If x, y, and z are 32-bit unsigned integers, and x <= z || y <= z, then

    (uint64_t)x * (uint64_t)y % z

can be computed with mull and divl because x * y / z is always <= max(x, y) which fits in 32 bits.
Comment 4 Oleg Endo 2014-12-20 01:29:28 UTC
(In reply to Marc Glisse from comment #2)
> You would need symbolic ranges, b and ret are in [0,m-1]. And then you are
> using that very specific x86 instruction that divides 64 bits by 32 bits but
> only works if the result fits in 32 bits.
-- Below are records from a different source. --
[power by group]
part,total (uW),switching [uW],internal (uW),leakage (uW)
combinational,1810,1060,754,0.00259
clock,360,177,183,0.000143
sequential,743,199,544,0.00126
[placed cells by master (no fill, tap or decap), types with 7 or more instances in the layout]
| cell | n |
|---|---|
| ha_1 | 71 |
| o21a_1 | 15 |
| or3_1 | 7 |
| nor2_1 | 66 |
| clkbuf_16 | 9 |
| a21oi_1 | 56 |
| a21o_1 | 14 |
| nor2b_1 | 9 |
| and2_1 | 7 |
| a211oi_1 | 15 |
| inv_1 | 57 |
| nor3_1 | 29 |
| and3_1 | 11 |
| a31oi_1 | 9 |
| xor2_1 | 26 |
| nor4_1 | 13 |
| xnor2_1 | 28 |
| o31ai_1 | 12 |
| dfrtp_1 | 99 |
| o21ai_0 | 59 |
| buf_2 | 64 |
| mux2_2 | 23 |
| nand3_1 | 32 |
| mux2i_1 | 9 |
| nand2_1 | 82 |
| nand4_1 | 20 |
$ cat config.mk
export PLATFORM = sky130hd
export DESIGN_NAME = cnt_selftest
export DESIGN_NICKNAME = d
export VERILOG_FILES = /design/src/rtl/cnt_selftest.sv
export SDC_FILE = /design/constraint.sdc
export NUM_CORES = 1
export LEC_CHECK = 0
export ABC_CLOCK_PERIOD_IN_PS = 2430
export CAP_MARGIN = 0
export CORE_AREA = 4 4 116 118
export CTS_CLUSTER_SIZE = 24
export DETAILED_ROUTE_END_ITERATION = 10
export DIE_AREA = 0 0 120 122
export PLACE_DENSITY = 0.47
export RECOVER_POWER = 50
export SYNTH_ARGS = -nofsm -noshare
export SYNTH_HDL_FRONTEND = slang
export SYNTH_SLANG_ARGS = --single-unit
$ cat constraint.sdc
create_clock -name clk -period 2.43 [get_ports clk]
set_clock_uncertainty 0.05 [all_clocks]
set_input_delay 0.486 -clock clk [delete_from_list [all_inputs] [get_ports clk]]
set_output_delay 0.486 -clock clk [all_outputs]
set_load 0.01 [all_outputs]
$ cat src/rtl/cnt_selftest.sv
// Table-driven self-test sequencer for a 4-bit counter: drives a stimulus line,
// waits HOLD cycles per step, then checks the returned count against the table.
module cnt_selftest #(
  parameter int STEPS = 9,
  parameter int HOLD  = 3
) (
  input  logic       clk,
  input  logic       arst_n,
  input  logic       wr_en,
  input  logic [3:0] wr_addr,
  input  logic       wr_stim,
  input  logic [3:0] wr_exp,
  input  logic       start,
  input  logic [3:0] cnt_qout,
  output logic       aset_out,
  output logic       busy,
  output logic       done,
  output logic       pass,
  output logic [3:0] err_cnt,
  output logic [3:0] fail_step
);

  localparam logic [4:0] STEPS_W   = 5'(STEPS);
  localparam logic [3:0] LAST_STEP = 4'(STEPS - 1);
  localparam logic [3:0] HOLD_LAST = 4'(HOLD - 1);

  typedef enum logic [1:0] {
    S_IDLE   = 2'd0,
    S_DRIVE  = 2'd1,
    S_SAMPLE = 2'd2,
    S_DONE   = 2'd3
  } state_t;

  state_t           state_r;
  logic [3:0]       step_r;
  logic [3:0]       hold_r;
  logic [STEPS-1:0] stim_r;
  logic [3:0]       exp_r [STEPS];

  logic             wr_ok_s;
  logic             mismatch_s;
  logic [3:0]       err_next_s;
  logic [3:0]       fail_next_s;

  function automatic logic [3:0] sat_inc(input logic [3:0] v);
    if (v == 4'hF) begin
      return 4'hF;
    end else begin
      return v + 4'd1;
    end
  endfunction

  // Table write qualification and the per-step compare result
  always_comb begin
    wr_ok_s     = 1'b0;
    mismatch_s  = 1'b0;
    err_next_s  = err_cnt;
    fail_next_s = fail_step;
    if (wr_en && !busy && ({1'b0, wr_addr} < STEPS_W)) begin
      wr_ok_s = 1'b1;
    end else begin
      wr_ok_s = 1'b0;
    end
    if (cnt_qout != exp_r[step_r]) begin
      mismatch_s = 1'b1;
      err_next_s = sat_inc(err_cnt);
      if (fail_step == 4'hF) begin
        fail_next_s = step_r;
      end else begin
        fail_next_s = fail_step;
      end
    end else begin
      mismatch_s  = 1'b0;
      err_next_s  = err_cnt;
      fail_next_s = fail_step;
    end
  end

  // Stimulus/expectation table; frozen while a run is in progress
  always_ff @(posedge clk or negedge arst_n) begin
    if (!arst_n) begin
      stim_r <= {STEPS{1'b0}};
      for (int i = 0; i < STEPS; i++) begin
        exp_r[i] <= 4'h0;
      end
    end else if (wr_ok_s) begin
      stim_r[wr_addr] <= wr_stim;
      exp_r[wr_addr]  <= wr_exp;
    end
  end

  // Run sequencer with all status outputs registered
  always_ff @(posedge clk or negedge arst_n) begin
    if (!arst_n) begin
      state_r   <= S_IDLE;
      step_r    <= 4'd0;
      hold_r    <= 4'd0;
      aset_out  <= 1'b0;
      busy      <= 1'b0;
      done      <= 1'b0;
      pass      <= 1'b0;
      err_cnt   <= 4'd0;
      fail_step <= 4'hF;
    end else begin
      case (state_r)
        S_IDLE, S_DONE: begin
          if (start) begin
            state_r   <= S_DRIVE;
            step_r    <= 4'd0;
            hold_r    <= 4'd0;
            err_cnt   <= 4'd0;
            fail_step <= 4'hF;
            done      <= 1'b0;
            pass      <= 1'b0;
            busy      <= 1'b1;
            aset_out  <= stim_r[0];
          end
        end
        S_DRIVE: begin
          aset_out <= stim_r[step_r];
          hold_r   <= hold_r + 4'd1;
          if (hold_r == HOLD_LAST) begin
            state_r <= S_SAMPLE;
          end
        end
        S_SAMPLE: begin
          err_cnt   <= err_next_s;
          fail_step <= fail_next_s;
          if (step_r == LAST_STEP) begin
            state_r  <= S_DONE;
            done     <= 1'b1;
            busy     <= 1'b0;
            aset_out <= 1'b0;
            pass     <= (err_next_s == 4'd0);
          end else begin
            state_r  <= S_DRIVE;
            step_r   <= step_r + 4'd1;
            hold_r   <= 4'd0;
            aset_out <= stim_r[step_r + 4'd1];
          end
        end
        default: begin
          state_r  <= S_IDLE;
          aset_out <= 1'b0;
          busy     <= 1'b0;
          done     <= 1'b0;
          pass     <= 1'b0;
        end
      endcase
    end
  end

endmodule

==> results of run 1 <==
worst max-delay path, cell delays in order, from the launching register on:
cell	delay [ps]
dfrtp_2	480
buf_6	160
mux2i_2	160
a221oi_2	300
mux2i_1	340
o311ai_4	180
or3_1	370
o22ai_1	150
a32o_2	180
placed cells by master, fill, tap and decap left out, types with 3 or more instances in the layout:
cell type        netlist  routed
a21boi_1               0       3
a21oi_1                9       8
bufinv_16              0       3
clkbuf_16              0       9
buf_4                  2      29
ha_1                   8       6
dfstp_2                4       4
o22a_1                 6       6
mux2_2                46      46
mux2i_2                0       4
nor2b_1                9       9
nor3_1                 5       5
inv_1                  8       8
clkdlybuf4s50_1        0      27
a22o_1                 7       7
dfrtp_1               63      61
nor2_1                13      12
nand3_1                9       9
nand2_1               29      29
mux2i_1               20      16
o21ai_0               10       9
mux4_2                 6       6
a22oi_1                3       3
report_power, final:
group / switching (W) / internal [W]
logic: 0.000560 / 0.000595
clock network: 0.000518 / 0.00101
registers: 0.000124 / 0.00125
routing by layer:
| layer | share of wire, % | track usage (%) | up-vias |
|---|---|---|---|
| li1 | - | - | 1279 |
| met3 | 3.5 | 3.48 | 13 |
| met5 | 0 | 0 | - |
| met2 | 45 | 19.6 | 46 |
| met4 | 1.7 | 4.94 | 0 |
| met1 | 49 | 17.7 | 1290 |
repair_timing:
action,CTS,global route
gates resized for setup,9,13
buffers inserted,4,3
pin swaps,11,4
setup endpoints to repair,9,10
hold buffers,0,0
state kept, by name, indices dropped and copies added, names as in the netlist:
| register | cells |
|---|---|
| fail_step | 4 |
| busy | 1 |
| step_r | 4 |
| err_cnt | 4 |
| aset_out | 1 |
| exp_r | 36 |
| state_r | 2 |
| done | 1 |
| pass | 1 |
| hold_r | 4 |
| stim_r | 9 |
worst max path at each step:
stage	startpoint	end	slack, ps	cells after the start
after floorplan	step_r[0]$_DFFE_PN0P_	fail_step[3]$_DFFE_PN1P_	100	8
after global placement	cnt_qout[3]	pass$_DFFE_PN0P_	-170	8
after CTS	step_r[0]$_DFFE_PN0P_	pass$_DFFE_PN0P_	-10	8
final	step_r[0]$_DFFE_PN0P_	pass$_DFFE_PN0P_	-10	8
after detailed placement	cnt_qout[3]	pass$_DFFE_PN0P_	-220	8
after global routing	step_r[0]$_DFFE_PN0P_	pass$_DFFE_PN0P_	-140	8
layout make-up:
cell class	instances	area, um^2	area share (%)
flip-flops and latches	67	1680	35.5
multi-input cells	224	1930	40.6
clock inverters	7	124	2.61
clock buffers	9	225	4.74
well taps	172	215	4.53
repair buffers	61	542	11.4
inverters	8	30.0	0.632
per-stage QoR:
stage	area, um^2	power [W]	setup WS (ps)	TNS, ps	std cells
floorplan	3670	0.00205	98.2	0	309
global placement	4290	0.00241	-172	-955	525
detailed placement	4290	0.00242	-221	-1170	525
CTS	4690	0.00403	-10.0	-10.0	545
global route	4750	0.00428	-137	-1590	548
finish	4750	0.00405	-11.1	-11.1	548
cell families after synthesis:
group / synth area share [%]
compound gates: 13.2
buf+inv: 2.90
mux: 23.3
flops: 45.9
xor+xnor: 0.478
simple gates: 11.6
fa+ha+maj: 2.73
==> key figures, run 1 <==
Worst hold path
  • Hold Path End: exp_r[9]$_DFFE_PN0P_
  • Worst Hold Launch: exp_r[9]$_DFFE_PN0P_
  • Worst hold path class: reg -> reg
  • Hold depth: 1

Yosys
  • #FFs+latches synth: 67
  • Top cell type's share of synthesized area: 43.0%
  • Post-synth top cells: 63 x dfrtp_1, 46 x mux2_2, 29 x nand2_1, 20 x mux2i_1, 13 x nor2_1
  • Top cells by area, synth: dfrtp_1 43%, mux2_2 14%, mux2i_1 5.5%
  • Share of synthesized registers carrying an async set or reset: 100%
  • Yosys top cell by area: dfrtp_1
  • Post-synth EDFFs: 0
  • Synth warnings: 0
  • Yosys cell types: 52
  • Netlist Area Pre-Place: 0.00367 mm^2
  • Synth Net Count: 334
  • Post-Syn Area per Cell: 11.9 um^2
  • Top FF cell, synth: dfrtp_1
  • Register area share after synthesis: 45.9%
  • Post-Synthesis Cells: 309
  • Most common cell in the netlist: dfrtp_1

Setup path
  • Reg-to-reg startpoint: step_r[0]$_DFFE_PN0P_
  • Setup CP Type: reg -> reg
  • Startpoint Class: flop
  • Reg-to-reg endpoint: pass$_DFFE_PN0P_
  • Worst EP arrival: 2670 ps
  • R2R Setup Slk: -10 ps
  • Crit Path Max Fanout: 5
  • CP endpoint kind: flop
  • Worst Reg-to-Reg Cells: 8
  • Worst Path Required: 2660 ps

Placement
  • Post-DP HPWL: 6450 um
  • GP Congestion: 0.741
  • PortBufs: 28

Routing
  • Post-route ant nets: 0
  • DRT Pass-1 Iters: 4
  • # DRC: 0
  • Starting DRT DRC Count: 132
  • Wire per inst: 16.0 um
  • Vias: 2628
  • Final WL: 8760 um
  • Vias per cell: 4.80

Floorplan
  • Die Wd: 120 um
  • Ports: 29
  • Initial Util: 29.4%
  • Core area: 0.0125 mm^2
  • Row count: 41
  • Die Span Y: 122 um
  • DIE AREA: 0.0146 mm^2

Clocking
  • CTS root buf: clkbuf_16
  • Worst-path clk slew: 60 ps
  • Worst skew pair latency: 340 ps
  • Clock sink total: 67
  • Clk buf depth: 2
  • CTS H-Tree Depth: 3
  • Total CTS buffers: 9
  • CTS tree: built

STA
  • Worst-Margin Slew: 1530 ps
  • Max_slew headroom: -2.16%
  • Final count of pins violating max slew: 28
  • RSZ-0062 raised after global routing: yes
  • Fmax: 410 MHz
  • Final WS setup: -11.1 ps
  • Final Hold Viols: 0
  • Fin Hold WS: 454 ps
  • Tcrit/Tclk final: 100%
  • Min Tclk post-route: 2440 ps
  • Final setup viols: 1

GRT
  • Overflow after GRT: 0
  • Initial antenna violation count: 0
  • First-pass GRT wire length: 14500 um
  • Total GRT Usage: 12.9%
  • Vias in the first global route: 2684
  • Largest net degree at the start of global routing: 42

Final layout
  • Util after Layout: 38.1%
  • Area Overhead vs Synth: 29.5%
  • Fillers: 1242
  • Nets: 396
  • Layout cell share with drive strength beyond 1: 33.5%
  • Ant. Diodes: 0

Job
  • Max_cap viols: 1

Run status
  • Failing checks: capacitance limit, slew limit, setup timing
  • Status: complete, but fails checks

Pwr
  • Leakage: 2.10 nW
  • PD cells: 853 mW/mm^2
  • Max IR drop VDD: 0.000301 V
(Power assumes the default switching activity.)
==> inputs of run 2 (changes only) <==
--- a/config.mk
+++ b/config.mk
@@ -7,10 +7,10 @@
 export LEC_CHECK = 0
 export ABC_CLOCK_PERIOD_IN_PS = 2430
 export CAP_MARGIN = 0
-export CORE_AREA = 4 4 116 118
+export CORE_AREA = 5 5 117 119
 export CTS_CLUSTER_SIZE = 24
 export DETAILED_ROUTE_END_ITERATION = 10
-export DIE_AREA = 0 0 120 122
+export DIE_AREA = 0 0 122 124
 export PLACE_DENSITY = 0.47
 export RECOVER_POWER = 50
 export SYNTH_ARGS = -nofsm -noshare
==> key figures, run 2 (synthesized netlist as in run 1, its figures left out) <==
Final layout
  • Max FFs per register: 36
  • Largest registers: exp_r x36, stim_r x9
  • Nets: 394
  • Most common cell after layout, fill and taps aside: dfrtp_1
  • Util after Layout: 37.5%
  • Area Overhead vs Synth: 27.3%
  • Fillers: 1269
  • Layout cell share with drive strength beyond 1: 31.0%
  • Fin cells: 546
  • Largest Register: exp_r
  • Ant. Diodes: 0
  • Most frequent cells in the layout: 62 x dfrtp_1, 46 x mux2_2, 29 x nand2_1

Clocking
  • Worst-path clk slew: 60 ps
  • Total CTS buffers: 9
  • CTS H-Tree Depth: 3
  • Worst skew pair latency: 330 ps
  • Clk buf depth: 2
  • CTS root buf: clkbuf_16
  • Hold_buf cts: 0
  • Clock sink total: 67
  • CTS tree: built

GRT
  • Vias in the first global route: 2618
  • Initial antenna violation count: 0
  • Largest net degree at the start of global routing: 41
  • First-pass GRT wire length: 14400 um
  • Overflow after GRT: 0
  • Total GRT Usage: 12.4%

Routing
  • Vias: 2649
  • Vias per cell: 4.85
  • # DRC: 0
  • Wire per inst: 16.0 um
  • DRT Pass-1 Iters: 4
  • Final WL: 8730 um
  • Met2 WL: 4010 um
  • Met3 wire length: 248 um
  • Max layer used: met4
  • WL met1: 4360 um
  • Post-route ant nets: 0
  • Starting DRT DRC Count: 155

Setup path
  • Worst Reg-to-Reg Cells: 8
  • Slowest stage cell on the critical path: mux4_2
  • Crit-path max cell delay: 500 ps
  • Setup CP Type: reg -> reg
  • Reg-to-reg startpoint: step_r[0]$_DFFE_PN0P_
  • Cells along the critical path: buf_6, mux4_2, a22oi_2, mux2i_1, nand4_2, or3_4, o22ai_2, a32o_1
  • R2R Setup Slk: -30 ps
  • Worst Path Required: 2650 ps
  • Reg-to-reg endpoint: pass$_DFFE_PN0P_
  • Worst EP arrival: 2670 ps
  • Startpoint Class: flop
  • CP endpoint kind: flop
  • Crit Path Max Fanout: 3

STA
  • Max_slew headroom: -4.76%
  • Worst-Margin Slew: 1570 ps
  • RSZ-0062 raised after global routing: yes
  • Min Tclk post-route: 2460 ps
  • Final count of pins violating max slew: 29
  • Final Hold Viols: 0
  • Final setup viols: 2
  • Tcrit/Tclk final: 101%
  • Fin Hold WS: 449 ps
  • Final WS setup: -29.3 ps
  • Fmax: 407 MHz

Job
  • Max_cap viols: 1

Run status
  • Failing checks: capacitance limit, slew limit, setup timing
  • Status: complete, but fails checks

Worst hold path
  • Worst Hold Launch: exp_r[24]$_DFFE_PN0P_
  • Worst hold path class: reg -> reg
  • Hold Path End: exp_r[24]$_DFFE_PN0P_
  • Hold depth: 1

Floorplan
  • Core area: 0.0125 mm^2
  • Ports: 29
  • DIE AREA: 0.0151 mm^2
  • Row count: 41
  • Die Span Y: 124 um
  • Die Wd: 122 um
  • Initial Util: 29.4%

Pwr
  • Max IR drop VDD: 0.000355 V
  • Total power: 0.00377 W
  • PD cells: 806 mW/mm^2
  • Leakage: 2.06 nW

Placement
  • Cell count after placement: 527
  • Post-DP HPWL: 6510 um
  • PortBufs: 28
  • GP Congestion: 0.767
run 2: critical path, delay by kind of cell, from the launching register on:
kind / cells / cell delay, ps
multiplexers: 2 / 740
buffers and inverters: 1 / 130
flip-flops: 1 / 390
AND/OR/NAND/NOR: 2 / 530
AO/OA/AOI/OAI: 3 / 560
run 2: where the power goes:
group / leakage, nW / switching [W] / total, W / internal, W
registers: 0.900 / 0.000105 / 0.00135 / 0.00124
clock network: 0.131 / 0.000540 / 0.00125 / 0.000706
logic: 1.03 / 0.000570 / 0.00117 / 0.000599
run 2: final cells by class:
class / count / area, um^2 / share of cell area, %
Inverter: 8 / 30.0 / 0.643
Sequential cell: 67 / 1680 / 36.0
Timing Repair Buffer: 59 / 547 / 11.7
Tap cell: 172 / 215 / 4.61
Multi-Input combinational cell: 224 / 1910 / 40.9
Clock buffer: 9 / 225 / 4.82
Clock inverter: 7 / 60.1 / 1.29
run 2: through the flow:
step | area [um^2] | worst slack (ps) | TNS, ps
after floorplan | 3670 | 98.2 | 0
after global placement | 4330 | -205 | -1190
after detailed placement | 4330 | -277 | -1430
after CTS | 4630 | -45.6 | -194
after global routing | 4670 | -156 | -2560
final | 4670 | -29.3 | -36.2
run 2: metal layers:
metal  vias to the layer above  GRT usage (%)
met3                         7           3.13
li1                       1284              -
met5                         -              0
met2                        35           18.9
met4                         0           3.64
met1                      1323           17.3
run 2: what timing repair did:
action | in CTS | in global routing
cloned | 0 | 0
setup buffers | 1 | 2
resized for setup | 4 | 9
endpoints found under the setup margin | 5 | 10
pin swaps | 9 | 12
endpoints found under the hold margin | 0 | 0
run 2: worst max path at each step:
stage / startpoint / endpoint / cells past startpoint
6_report: step_r[0]$_DFFE_PN0P_ / pass$_DFFE_PN0P_ / 8
3_3_place_gp: cnt_qout[0] / pass$_DFFE_PN0P_ / 8
5_1_grt: step_r[0]$_DFFE_PN0P_ / err_cnt[0]$_DFFE_PN0P_ / 10
2_1_floorplan: step_r[0]$_DFFE_PN0P_ / fail_step[3]$_DFFE_PN1P_ / 8
4_1_cts: step_r[0]$_DFFE_PN0P_ / pass$_DFFE_PN0P_ / 8
3_5_place_dp: cnt_qout[0] / pass$_DFFE_PN0P_ / 8
==> inputs of run 3 (changes only) <==
--- a/config.mk
+++ b/config.mk
@@ -7,11 +7,11 @@
 export LEC_CHECK = 0
 export ABC_CLOCK_PERIOD_IN_PS = 2430
 export CAP_MARGIN = 0
-export CORE_AREA = 5 5 117 119
+export CORE_AREA = 5 5 90 92
 export CTS_CLUSTER_SIZE = 24
 export DETAILED_ROUTE_END_ITERATION = 10
-export DIE_AREA = 0 0 122 124
-export PLACE_DENSITY = 0.47
+export DIE_AREA = 0 0 95 97
+export PLACE_DENSITY = 0.73
 export RECOVER_POWER = 50
 export SYNTH_ARGS = -nofsm -noshare
 export SYNTH_HDL_FRONTEND = slang
==> key figures, run 3 (synthesized netlist as in run 1, its figures left out) <==
Routing
  • Post-route ant nets: 0
  • Final WL: 8120 um
  • Vias per cell: 5.69
  • Wire per inst: 17.5 um
  • Vias: 2646
  • Starting DRT DRC Count: 131
  • # DRC: 0
  • DRT Pass-1 Iters: 5

Final layout
  • Area occupied by registers: 0.00168 mm^2
  • Largest Register: exp_r
  • Fin cells: 465
  • Fillers: 603
  • Footprint of the multi-input gates: 0.00191 mm^2
  • Most common cell after layout, fill and taps aside: dfrtp_1
  • Ant. Diodes: 0
  • Largest registers: exp_r x36, stim_r x9
  • Area Overhead vs Synth: 20.1%
  • Nets: 386
  • Util after Layout: 61.7%
  • Layout cell share with drive strength beyond 1: 29.8%
  • Max FFs per register: 36
  • Most frequent cells in the layout: 62 x dfrtp_1, 46 x mux2_2, 29 x nand2_1

STA
  • Tcrit/Tclk final: 102%
  • Final setup viols: 1
  • Final WS setup: -55.4 ps
  • RSZ-0062 raised after global routing: yes
  • Fmax: 402 MHz
  • Final Hold Viols: 0
  • Max_slew headroom: -1.75%
  • Min Tclk post-route: 2490 ps
  • Fin Hold WS: 439 ps
  • Worst-Margin Slew: 1530 ps
  • Final count of pins violating max slew: 29
  • Setup TNS: -55.4 ps

GRT
  • Largest net degree at the start of global routing: 41
  • Overflow after GRT: 0
  • Vias in the first global route: 2776
  • Total GRT Usage: 19.1%
  • Initial antenna violation count: 0
  • First-pass GRT wire length: 13800 um

Clocking
  • Total CTS buffers: 9
  • Worst-path clk slew: 80 ps
  • Clock sink total: 67
  • CTS root buf: clkbuf_8
  • CTS tree: built
  • Clk buf depth: 2
  • Worst skew pair latency: 360 ps
  • CTS H-Tree Depth: 3

Pwr
  • Max IR drop VDD: 0.000517 V
  • Leakage: 1.98 nW
  • PD cells: 769 mW/mm^2

Placement
  • Post-DP HPWL: 6050 um
  • Pre-CTS setup slack: -285 ps
  • Cell count after placement: 449
  • PortBufs: 28
  • GP Congestion: 0.816

Floorplan
  • Die Span Y: 97 um
  • Initial Util: 51.4%
  • Row count: 31
  • DIE AREA: 0.00922 mm^2
  • Die Wd: 95 um
  • Ports: 29
  • Core area: 0.00714 mm^2

Worst hold path
  • Worst hold path class: in -> async

Setup path
  • Crit path from: step_r[0]$_DFFE_PN0P_
  • R2R Setup Slk: -60 ps
  • Reg-to-reg startpoint: step_r[0]$_DFFE_PN0P_
  • Worst Path Required: 2680 ps
  • Crit Path Max Fanout: 6
  • Setup CP Type: reg -> reg
  • Worst EP arrival: 2740 ps
  • CP endpoint kind: flop
  • Startpoint Class: flop

Run status
  • Status: complete, but fails checks
  • Failing checks: capacitance limit, slew limit, setup timing

Job
  • Max_cap viols: 1
## run 3: cell types whose count changed in the layout (fill, tap and decap cells not counted), sizes merged
cell      delta
buf          -8
bufinv       +1
inv          +2
clkinvlp     -2
clkinv       -1
## run 3: what timing repair did
action | in CTS | in global routing
pin swaps | 2 | 11
gates resized for setup | 4 | 7
buffers inserted | 0 | 1
hold buffers | 0 | 0
gates cloned | 0 | 0
endpoints found under the setup margin | 5 | 10
## run 3: area by class of cell
type,count,share of cell area [%]
repair buffers,51,10.2
well taps,99,2.81
clock inverters,7,1.85
multi-input cells,224,43.4
clock buffers,9,2.81
inverters,8,0.682
flip-flops and latches,67,38.2
## run 3: stage by stage
step / power [W] / instance area, um^2
2_1_floorplan: 0.00205 / 3670
3_3_place_gp: 0.00235 / 4180
3_5_place_dp: 0.00239 / 4180
4_1_cts: 0.00339 / 4400
5_1_grt: 0.00358 / 4410
6_report: 0.00339 / 4410
## run 3: layer usage
metal	GRT usage (%)	vias to the layer above	wire length, um
li1	-	1260	-
met1	25.6	1322	3680
met2	30.2	51	4050
met3	4.19	13	266
met4	6.99	0	126
met5	0	-	0
## run 3: power breakdown
part	total [W]	leakage, nW	switching, W	internal (W)
combinational	0.00105	0.975	0.000553	0.000499
clock	0.000986	0.102	0.000494	0.000492
sequential	0.00135	0.900	0.000106	0.00124
## run 3: worst max-delay path, cell delays in order (launching register included)
cell	delay (ps)
dfrtp_1	370
buf_6	150
mux4_2	520
a22oi_2	230
mux2i_1	250
nand4_2	170
or3_4	370
o22ai_2	150
a32o_1	180
## run 3: path summary, 6_finish.rpt
kind                                              end  cells after the start
worst min-delay path            hold_r[2]$_DFFE_PN0P_                      1
worst min register to register   exp_r[8]$_DFFE_PN0P_                      1
min in group clk                 exp_r[8]$_DFFE_PN0P_                      1
max in group asynchronous       stim_r[5]$_DFFE_PN0P_                      2
worst max-delay path                 pass$_DFFE_PN0P_                      8
worst max register to register       pass$_DFFE_PN0P_                      8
It works here because
> (m-1)*(m-1)/m<m is small enough, but that's very hard for the compiler to
> prove, and I don't know of another architecture with a similar instruction.

On SH a 64/32 -> 32 bit unsigned division can be done by repeating rotcl,div1 32 times (once for each result bit).  It's one of the examples for the 1-step division insn 'div1' in the manuals.  Effectively it's the same as the x86 divl insn.